--- src/logic/executeStage.sv ---
`include "cpu_settings.svh"

module executeStage
  import cpuPkg::*;
(
  input  logic   iClock,
  input  logic   rstN,
  input  execOpT execOp,
  input  regIdxT dstIdx,
  input  regIdxT srcIdx,
  input  byteT   immediate,
  input  byteT   srcData,
  input  byteT   accData,
  input  addrT   hlAddr,
  output logic   regWriteEnable,
  output regIdxT regWriteIdx,
  output byteT   regWriteData,
  output logic   storeValid,
  output addrT   storeAddr,
  output byteT   storeData
);

  // --------------------------------------------------
  // Result select
  // --------------------------------------------------
  // Register writes land on the edge that ends this cycle
  always_comb
  begin
    regWriteEnable = 1'b1;
    regWriteIdx    = dstIdx;
    regWriteData   = srcData;
    case (execOp)
      opLoadImm:
        regWriteData = immediate;
      opMove:
        regWriteData = srcData;
      opAnd:
      begin
        regWriteIdx  = `REG_A;
        regWriteData = accData & srcData;
      end
      opXor:
      begin
        regWriteIdx  = `REG_A;
        regWriteData = accData ^ srcData;
      end
      opOr:
      begin
        regWriteIdx  = `REG_A;
        regWriteData = accData | srcData;
      end
      default:
        regWriteEnable = 1'b0; // opNop and opStore
    endcase
  end

  // --------------------------------------------------
  // Store port
  // --------------------------------------------------
  always_ff @(posedge iClock or negedge rstN)
  begin
    if (!rstN)
      storeValid <= 1'b0;
    else
      storeValid <= (execOp == opStore);
  end

  always_ff @(posedge iClock)
  begin
    if (execOp == opStore)
    begin
      storeAddr <= hlAddr; // H:L as it stands after the previous op
      storeData <= srcData;
    end
  end

endmodule

--- src/logic/fetchStage.sv ---
`include "cpu_settings.svh"

module fetchStage
  import cpuPkg::*;
(
  input  logic iClock,
  input  logic rstN,
  input  logic haltSeen,
  output addrT fetchAddr,
  output logic fetchEnable,
  output logic fetchValid
);

  // --------------------------------------------------
  // Program counter
  // --------------------------------------------------
  always_ff @(posedge iClock or negedge rstN)
  begin
    if (!rstN)
    begin
      fetchAddr   <= `RESET_PC;
      fetchEnable <= 1'b0;
    end
    else
    begin
      fetchEnable <= !haltSeen; // Stop reading once HALT is decoded
      if (fetchEnable && !haltSeen)
        fetchAddr <= fetchAddr + 1'b1;
    end
  end

  // Memory answers one cycle after the request
  always_ff @(posedge iClock or negedge rstN)
  begin
    if (!rstN)
      fetchValid <= 1'b0;
    else
      fetchValid <= fetchEnable;
  end

endmodule

--- src/logic/regFile.sv ---
`include "cpu_settings.svh"

module regFile
  import cpuPkg::*;
(
  input  logic   iClock,
  input  logic   rstN,
  input  regIdxT readIdxA,
  input  regIdxT readIdxB,
  output byteT   readDataA,
  output byteT   readDataB,
  output addrT   hlAddr,
  input  logic   writeEnable,
  input  regIdxT writeIdx,
  input  byteT   writeData
);

  // B C D E H L - A, slot 6 never written and reads as zero
  byteT regs [0:7];

  always_ff @(posedge iClock or negedge rstN)
  begin
    if (!rstN)
    begin
      for (int i = 0; i < 8; i++)
        regs[i] <= '0;
    end
    else if (writeEnable && writeIdx != `REG_MEM)
      regs[writeIdx] <= writeData;
  end

  // --------------------------------------------------
  // Combinational reads
  // --------------------------------------------------
  assign readDataA = regs[readIdxA];
  assign readDataB = regs[readIdxB];
  assign hlAddr    = {regs[`REG_H], regs[`REG_L]}; // H is the high byte

endmodule

--- config.mk ---
export PLATFORM = sky130hd
export DESIGN_NAME = cpuCore
export DESIGN_NICKNAME = d
export VERILOG_FILES = /design/src/logic/cpuPkg.sv /design/src/logic/cpuCore.sv /design/src/logic/decodeStage.sv /design/src/logic/executeStage.sv /design/src/logic/fetchStage.sv /design/src/logic/regFile.sv
export VERILOG_INCLUDE_DIRS = /design/src /design/src/logic
export SDC_FILE = /design/constraint.sdc
export NUM_CORES = 1
export LEC_CHECK = 0
export BUFFER_PORTS_ARGS = -buffer_cell sky130_fd_sc_hd__clkbuf_2
export CAP_MARGIN = 20
export CORE_MARGIN = 3
export CORE_UTILIZATION = 45
export DETAILED_ROUTE_END_ITERATION = 8
export SYNTH_ARGS = -nofsm -noshare
export SYNTH_HDL_FRONTEND = slang
export SYNTH_HIERARCHICAL = 1
export SYNTH_SLANG_ARGS = --single-unit
--- constraint.sdc ---
create_clock -name iClock -period 3.98 [get_ports iClock]
set_input_delay 0.199 -clock iClock [delete_from_list [all_inputs] [get_ports iClock]]
set_output_delay 0.199 -clock iClock [all_outputs]
set_load 0.005 [all_outputs]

▶ _What you have to do_
Could you retype every record above exactly as written?

▶ _Result for this exercise_
--- src/logic/executeStage.sv ---
`include "cpu_settings.svh"

module executeStage
  import cpuPkg::*;
(
  input  logic   iClock,
  input  logic   rstN,
  input  execOpT execOp,
  input  regIdxT dstIdx,
  input  regIdxT srcIdx,
  input  byteT   immediate,
  input  byteT   srcData,
  input  byteT   accData,
  input  addrT   hlAddr,
  output logic   regWriteEnable,
  output regIdxT regWriteIdx,
  output byteT   regWriteData,
  output logic   storeValid,
  output addrT   storeAddr,
  output byteT   storeData
);

  // --------------------------------------------------
  // Result select
  // --------------------------------------------------
  // Register writes land on the edge that ends this cycle
  always_comb
  begin
    regWriteEnable = 1'b1;
    regWriteIdx    = dstIdx;
    regWriteData   = srcData;
    case (execOp)
      opLoadImm:
        regWriteData = immediate;
      opMove:
        regWriteData = srcData;
      opAnd:
      begin
        regWriteIdx  = `REG_A;
        regWriteData = accData & srcData;
      end
      opXor:
      begin
        regWriteIdx  = `REG_A;
        regWriteData = accData ^ srcData;
      end
      opOr:
      begin
        regWriteIdx  = `REG_A;
        regWriteData = accData | srcData;
      end
      default:
        regWriteEnable = 1'b0; // opNop and opStore
    endcase
  end

  // --------------------------------------------------
  // Store port
  // --------------------------------------------------
  always_ff @(posedge iClock or negedge rstN)
  begin
    if (!rstN)
      storeValid <= 1'b0;
    else
      storeValid <= (execOp == opStore);
  end

  always_ff @(posedge iClock)
  begin
    if (execOp == opStore)
    begin
      storeAddr <= hlAddr; // H:L as it stands after the previous op
      storeData <= srcData;
    end
  end

endmodule

--- src/logic/fetchStage.sv ---
`include "cpu_settings.svh"

module fetchStage
  import cpuPkg::*;
(
  input  logic iClock,
  input  logic rstN,
  input  logic haltSeen,
  output addrT fetchAddr,
  output logic fetchEnable,
  output logic fetchValid
);

  // --------------------------------------------------
  // Program counter
  // --------------------------------------------------
  always_ff @(posedge iClock or negedge rstN)
  begin
    if (!rstN)
    begin
      fetchAddr   <= `RESET_PC;
      fetchEnable <= 1'b0;
    end
    else
    begin
      fetchEnable <= !haltSeen; // Stop reading once HALT is decoded
      if (fetchEnable && !haltSeen)
        fetchAddr <= fetchAddr + 1'b1;
    end
  end

  // Memory answers one cycle after the request
  always_ff @(posedge iClock or negedge rstN)
  begin
    if (!rstN)
      fetchValid <= 1'b0;
    else
      fetchValid <= fetchEnable;
  end

endmodule

--- src/logic/regFile.sv ---
`include "cpu_settings.svh"

module regFile
  import cpuPkg::*;
(
  input  logic   iClock,
  input  logic   rstN,
  input  regIdxT readIdxA,
  input  regIdxT readIdxB,
  output byteT   readDataA,
  output byteT   readDataB,
  output addrT   hlAddr,
  input  logic   writeEnable,
  input  regIdxT writeIdx,
  input  byteT   writeData
);

  // B C D E H L - A, slot 6 never written and reads as zero
  byteT regs [0:7];

  always_ff @(posedge iClock or negedge rstN)
  begin
    if (!rstN)
    begin
      for (int i = 0; i < 8; i++)
        regs[i] <= '0;
    end
    else if (writeEnable && writeIdx != `REG_MEM)
      regs[writeIdx] <= writeData;
  end

  // --------------------------------------------------
  // Combinational reads
  // --------------------------------------------------
  assign readDataA = regs[readIdxA];
  assign readDataB = regs[readIdxB];
  assign hlAddr    = {regs[`REG_H], regs[`REG_L]}; // H is the high byte

endmodule

--- config.mk ---
export PLATFORM = sky130hd
export DESIGN_NAME = cpuCore
export DESIGN_NICKNAME = d
export VERILOG_FILES = /design/src/logic/cpuPkg.sv /design/src/logic/cpuCore.sv /design/src/logic/decodeStage.sv /design/src/logic/executeStage.sv /design/src/logic/fetchStage.sv /design/src/logic/regFile.sv
export VERILOG_INCLUDE_DIRS = /design/src /design/src/logic
export SDC_FILE = /design/constraint.sdc
export NUM_CORES = 1
export LEC_CHECK = 0
export BUFFER_PORTS_ARGS = -buffer_cell sky130_fd_sc_hd__clkbuf_2
export CAP_MARGIN = 20
export CORE_MARGIN = 3
export CORE_UTILIZATION = 45
export DETAILED_ROUTE_END_ITERATION = 8
export SYNTH_ARGS = -nofsm -noshare
export SYNTH_HDL_FRONTEND = slang
export SYNTH_HIERARCHICAL = 1
export SYNTH_SLANG_ARGS = --single-unit
--- constraint.sdc ---
create_clock -name iClock -period 3.98 [get_ports iClock]
set_input_delay 0.199 -clock iClock [delete_from_list [all_inputs] [get_ports iClock]]
set_output_delay 0.199 -clock iClock [all_outputs]
set_load 0.005 [all_outputs]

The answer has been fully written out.